Asset allocation is the highest point in the investment decision pyramid. The decision to invest in Stocks or Bonds or other asset classes will have far more impact on the final return for an investor than the decision to select specific stocks.
Therefore, the Relative Rotation Graph showing the rotation for various asset classes remains a great anchor and guide in that high-level decision-making process.
Relative Uptrend Intact
At the start of December, we can see stocks are the only asset class inside the leading quadrant, which means that they are still in a relative uptrend against the benchmark (VBINX). This is a typical 60-40 (stocks-bonds) balanced portfolio, one that is used as a benchmark by many RIAs for client portfolios.
At the start of the new month, I always find it helpful to take a look at the monthly charts, as they have just completed their last bar or candle (etc.).
As this image was snapped after the 3 December close, the last bar on the image above represents only two days of trading. The close of the full monthly bar for November was almost, not quite, at an all-time-high.
The most important message sent by this chart is that stocks are NOT in a bear market.
Marking Some Support and Resistance Levels/Areas
With the market almost at all-time-highs, it is difficult to assess a resistance level as there are now historical highs that we can use as reference.
Back in August, I wrote an article titled "This is My Trendline, Which One is Yours?". The trend line I described there still stands as of today and it is the solid red line on the chart above.

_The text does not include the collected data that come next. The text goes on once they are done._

===== src/rtl/perceptron_update.sv =====
// Purpose : gradient-descent update stage for a two-input sigmoid perceptron (Q8.24).
// Latency : start accepted at edge E0; weights change at E7; o_done pulses in the cycle after E8.
// Backpr. : none; i_start/i_load are honoured only while idle and are dropped, not queued, when busy.
//
// Ports:
//   clk, rst              clock and synchronous active-high reset
//   i_start, i_load       update request / weight load request (idle only, load has priority)
//   i_w0_ld/i_w1_ld/i_b_ld  weight and bias load values
//   i_k0, i_k1, i_a, i_t  perceptron inputs, activation and target, captured on start
//   o_w0, o_w1, o_bias    current weights driving the perceptron
//   o_delta               most recent output delta, for the upstream backprop stage
//   o_busy, o_done        registered status: busy while updating, one-cycle commit pulse
module perceptron_update #(
    parameter logic [31:0] W0_INIT = 32'h00000000,
    parameter logic [31:0] W1_INIT = 32'h00000000,
    parameter logic [31:0] B_INIT  = 32'h00000000,
    parameter logic [31:0] LR      = 32'h00400000
) (
    input  logic        clk,
    input  logic        rst,
    input  logic        i_start,
    input  logic        i_load,
    input  logic [31:0] i_w0_ld,
    input  logic [31:0] i_w1_ld,
    input  logic [31:0] i_b_ld,
    input  logic [31:0] i_k0,
    input  logic [31:0] i_k1,
    input  logic [31:0] i_a,
    input  logic [31:0] i_t,
    output logic [31:0] o_w0,
    output logic [31:0] o_w1,
    output logic [31:0] o_bias,
    output logic [31:0] o_delta,
    output logic        o_busy,
    output logic        o_done
);

    localparam logic [31:0] ONE     = 32'h01000000;
    localparam logic [31:0] SAT_POS = 32'h7FFFFFFF;
    localparam logic [31:0] SAT_NEG = 32'h80000000;

    typedef enum logic [3:0] {
        S_IDLE,
        S_ERR,
        S_MUL1,
        S_MUL2,
        S_MUL3,
        S_MUL4,
        S_MUL5,
        S_UPD,
        S_DONE
    } state_t;

    state_t      r_state;

    // Operands captured on start
    logic [31:0] r_k0;
    logic [31:0] r_k1;
    logic [31:0] r_a;
    logic [31:0] r_t;

    // Intermediate results, one per state
    logic [31:0] r_e;      // a - t
    logic [31:0] r_m;      // 1 - a
    logic [31:0] r_g;      // sigmoid derivative a*(1-a)
    logic [31:0] r_delta;  // e * g
    logic [31:0] r_s;      // LR * delta, also the bias step
    logic [31:0] r_g0;     // s * k0
    logic [31:0] r_g1;     // s * k1

    // Architectural state
    logic [31:0] r_w0;
    logic [31:0] r_w1;
    logic [31:0] r_b;
    logic        r_busy;
    logic        r_done;

    // Shared multiplier
    logic [31:0]        w_mul_x;
    logic [31:0]        w_mul_y;
    logic signed [63:0] w_mul_xe;
    logic signed [63:0] w_mul_ye;
    logic signed [63:0] w_mul_p;
    logic [31:0]        w_mul_r;

    // Q8.24 product: keep bits [55:24]; the discarded upper bits must all
    // match the sign, otherwise the value is out of range and clamps.
    function automatic logic [31:0] sat_mul(input logic signed [63:0] p);
        logic [31:0] res;
        if (p[63:55] == {9{p[63]}}) begin
            res = p[55:24];
        end else if (p[63]) begin
            res = SAT_NEG;
        end else begin
            res = SAT_POS;
        end
        return res;
    endfunction

    // 33-bit difference; overflow shows up as bit 32 disagreeing with bit 31.
    function automatic logic [31:0] sat_sub(input logic [31:0] x, input logic [31:0] y);
        logic [32:0] d;
        logic [31:0] res;
        d = {x[31], x} - {y[31], y};
        if (d[32] == d[31]) begin
            res = d[31:0];
        end else if (d[32]) begin
            res = SAT_NEG;
        end else begin
            res = SAT_POS;
        end
        return res;
    endfunction

    // Operand selection: each multiply state owns the multiplier for its cycle.
    always_comb begin
        w_mul_x = 32'h0;
        w_mul_y = 32'h0;
        case (r_state)
            S_MUL1: begin
                w_mul_x = r_a;
                w_mul_y = r_m;
            end
            S_MUL2: begin
                w_mul_x = r_e;
                w_mul_y = r_g;
            end
            S_MUL3: begin
                w_mul_x = LR;
                w_mul_y = r_delta;
            end
            S_MUL4: begin
                w_mul_x = r_s;
                w_mul_y = r_k0;
            end
            S_MUL5: begin
                w_mul_x = r_s;
                w_mul_y = r_k1;
            end
            default: begin
                w_mul_x = 32'h0;
                w_mul_y = 32'h0;
            end
        endcase
    end

    // Sign-extend to 64 bits so the low 64 bits of the product are the exact signed result.
    assign w_mul_xe = {{32{w_mul_x[31]}}, w_mul_x};
    assign w_mul_ye = {{32{w_mul_y[31]}}, w_mul_y};
    assign w_mul_p  = w_mul_xe * w_mul_ye;
    assign w_mul_r  = sat_mul(w_mul_p);

    always_ff @(posedge clk) begin
        if (rst) begin
            r_state <= S_IDLE;
            r_k0    <= 32'h0;
            r_k1    <= 32'h0;
            r_a     <= 32'h0;
            r_t     <= 32'h0;
            r_e     <= 32'h0;
            r_m     <= 32'h0;
            r_g     <= 32'h0;
            r_delta <= 32'h0;
            r_s     <= 32'h0;
            r_g0    <= 32'h0;
            r_g1    <= 32'h0;
            r_w0    <= W0_INIT;
            r_w1    <= W1_INIT;
            r_b     <= B_INIT;
            r_busy  <= 1'b0;
            r_done  <= 1'b0;
        end else begin
            // Status outputs are registered views of the state, one cycle
            // behind it: busy covers cycles 1..8 after the start edge and the
            // done pulse lands in cycle 8, after the weights have settled.
            r_busy <= (r_state != S_IDLE);
            r_done <= (r_state == S_DONE);

            case (r_state)
                S_IDLE: begin
                    if (i_load) begin
                        // Load takes priority; a simultaneous start is dropped.
                        r_w0 <= i_w0_ld;
                        r_w1 <= i_w1_ld;
                        r_b  <= i_b_ld;
                    end else if (i_start) begin
                        r_k0    <= i_k0;
                        r_k1    <= i_k1;
                        r_a     <= i_a;
                        r_t     <= i_t;
                        r_state <= S_ERR;
                    end
                end
                S_ERR: begin
                    r_e     <= sat_sub(r_a, r_t);
                    r_m     <= sat_sub(ONE, r_a);
                    r_state <= S_MUL1;
                end
                S_MUL1: begin
                    r_g     <= w_mul_r;
                    r_state <= S_MUL2;
                end
                S_MUL2: begin
                    r_delta <= w_mul_r;
                    r_state <= S_MUL3;
                end
                S_MUL3: begin
                    r_s     <= w_mul_r;
                    r_state <= S_MUL4;
                end
                S_MUL4: begin
                    r_g0    <= w_mul_r;
                    r_state <= S_MUL5;
                end
                S_MUL5: begin
                    r_g1    <= w_mul_r;
                    r_state <= S_UPD;
                end
                S_UPD: begin
                    r_w0    <= sat_sub(r_w0, r_g0);
                    r_w1    <= sat_sub(r_w1, r_g1);
                    r_b     <= sat_sub(r_b, r_s);
                    r_state <= S_DONE;
                end
                S_DONE: begin
                    r_state <= S_IDLE;
                end
                default: begin
                    r_state <= S_IDLE;
                end
            endcase
        end
    end

    assign o_w0    = r_w0;
    assign o_w1    = r_w1;
    assign o_bias  = r_b;
    assign o_delta = r_delta;
    assign o_busy  = r_busy;
    assign o_done  = r_done;

endmodule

As time has progressed, I have tried to add a few more lines/levels that I am watching. The first one is the light red-dashed line that runs parallel, connecting the highs of 2009, 2010, 2011 and the cluster of monthly market highs in 2014 and 2015. That line gave way at the end of 2017, when the market accelerated higher.
Since that break higher, the dashed parallel has served as a support level a few times. When it was broken downward in December 2018, the solid trend line kicked in as support again.

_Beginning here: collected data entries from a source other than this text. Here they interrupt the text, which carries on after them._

--- src/rtl/imm_decomposer_if.sv ---
// -----------------------------------------------------------------------------
// imm_decomposer_if
//
// Handshake bundle for imm_decomposer. It carries both the upstream value
// channel and the downstream immediate-beat channel.
//
//   in_valid  / in_ready / in_data   : 64-bit value offered by the front end
//   out_valid / out_ready            : beat handshake towards instruction builder
//   out_imm                          : CHUNK_W-bit immediate for this beat
//   out_shift                        : chunk index (shift = CHUNK_W * out_shift)
//   out_keep                         : 0 = MOVZ (first beat), 1 = MOVK
//   out_last                         : final beat of the current value
//
// Modports:
//   master : producer/consumer side (drives in_*, out_ready)
//   slave  : imm_decomposer side
// -----------------------------------------------------------------------------
interface imm_decomposer_if #(
  parameter int DATA_W  = 64,
  parameter int CHUNK_W = 16
);
  localparam int NCH = DATA_W / CHUNK_W;
  localparam int SW  = (NCH > 1) ? $clog2(NCH) : 1;

  logic               in_valid;
  logic               in_ready;
  logic [DATA_W-1:0]  in_data;
  logic               out_valid;
  logic               out_ready;
  logic [CHUNK_W-1:0] out_imm;
  logic [SW-1:0]      out_shift;
  logic               out_keep;
  logic               out_last;

  modport master (
    output in_valid, in_data, out_ready,
    input  in_ready, out_valid, out_imm, out_shift, out_keep, out_last
  );

  modport slave (
    input  in_valid, in_data, out_ready,
    output in_ready, out_valid, out_imm, out_shift, out_keep, out_last
  );
endinterface
## src/rtl/truth_table_sweeper.sv

```systemverilog
// Exhaustively drives all eight input vectors of a 3-input circuit, captures z for each,
// and compares the captured truth table against a golden table latched at sweep start.
module truth_table_sweeper #(
    parameter int unsigned SETTLE_CYCLES = 2
) (
    input  logic       clk,
    input  logic       rst,
    input  logic       start,
    input  logic [7:0] expected,
    input  logic       z,
    output logic       x1,
    output logic       x2,
    output logic       x3,
    output logic       busy,
    output logic       done,
    output logic [7:0] table_out,
    output logic [3:0] mismatch_cnt,
    output logic       pass
);

    typedef enum logic [1:0] {
        IDLE,
        SETTLE,
        SAMPLE,
        DONE
    } state_t;

    localparam logic [3:0] SETTLE_LAST = 4'(SETTLE_CYCLES - 1);

    state_t     state;
    logic [2:0] index;
    logic [3:0] wait_cnt;
    logic [7:0] expected_q;
    logic       miss;
    logic [3:0] mismatch_next;

    assign miss          = z ^ expected_q[index];
    assign mismatch_next = mismatch_cnt + {3'b000, miss};

    // NOTE: every register here is updated with <= so all branches see pre-edge values.
    always_ff @(posedge clk) begin
        if (rst) begin
            state        <= IDLE;
            index        <= 3'd0;
            wait_cnt     <= 4'd0;
            expected_q   <= 8'h00;
            {x1, x2, x3} <= 3'b000;
            busy         <= 1'b0;
            done         <= 1'b0;
            table_out    <= 8'h00;
            mismatch_cnt <= 4'd0;
            pass         <= 1'b0;
        end else begin
            case (state)
                IDLE: begin
                    if (start) begin
                        expected_q   <= expected;
                        table_out    <= 8'h00;
                        mismatch_cnt <= 4'd0;
                        pass         <= 1'b0;
                        index        <= 3'd0;
                        wait_cnt     <= 4'd0;
                        {x1, x2, x3} <= 3'b000;
                        busy         <= 1'b1;
                        state        <= SETTLE;
                    end
                end
                SETTLE: begin
                    wait_cnt <= wait_cnt + 4'd1;
                    if (wait_cnt == SETTLE_LAST) begin
                        state <= SAMPLE;
                    end
                end
                SAMPLE: begin
                    table_out[index] <= z;
                    mismatch_cnt     <= mismatch_next;
                    if (index == 3'd7) begin
                        // Final count is known here, so pass is valid alongside done.
                        pass         <= (mismatch_next == 4'd0);
                        done         <= 1'b1;
                        {x1, x2, x3} <= 3'b000;
                        state        <= DONE;
                    end else begin
                        index        <= index + 3'd1;
                        {x1, x2, x3} <= index + 3'd1;
                        wait_cnt     <= 4'd0;
                        state        <= SETTLE;
                    end
                end
                DONE: begin
                    done  <= 1'b0;
                    busy  <= 1'b0;
                    state <= IDLE;
                end
                default: state <= IDLE;
            endcase
        end
    end

endmodule

```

The rally out of that December low throughout 2019 is still in play and, after breaking back above that dashed parallel, it has once again started to serve as support on a few occasions. The market seems to respect that sloping area between the two dashed lines going back to 2018.
As usual, more reliability is found in historical peaks and troughs, especially where multiple ones are lining up around the same level.
The chart above is a zoomed-in version of the earlier chart of SPY; it shows the last few years of price action in more detail.
I am watching two horizontal levels. The first one is around 292.50, where peaks were formed in September and October 2018 and again in April, May and June 2019. In the following months, SPY tried to break higher but was not really able to push all the way. The result was three monthly highs, July, August and September, with highs around the same level, 300 (actually slightly higher, but let's round it off to a nice big figure). The break above this level at the close of October finally resulted in a clear move away from resistance.
The upper dashed trend line (resistance), which connects the highs of 2018, is still very preliminary, as we have no idea yet if the November high will actually turn out to be a "high." If we move higher in December, that trend line goes out the door, as they should touch at least three subsequent peaks of similar magnitude.
Please do not get sucked into the practice of connecting two random points on a chart and calling it a trend line...
The two horizontal levels mentioned above, ~292.50 and ~300.00, are the areas where I am now looking for support when the market decides it needs a correction. The shaded green oval highlights how this area will start to coincide with the area between the two dashed parallels.
In a worst-case scenario, there is the major trend line, now around 260, that is still in play. Of course, that is far away, and a lot can happen between now and reaching that line, especially in the structure of the market that unfolds above that level. But, for now, this is what is there for us to work with.
So, the conclusion of all this is that stocks are still the leading asset class as we move into the last month of the year.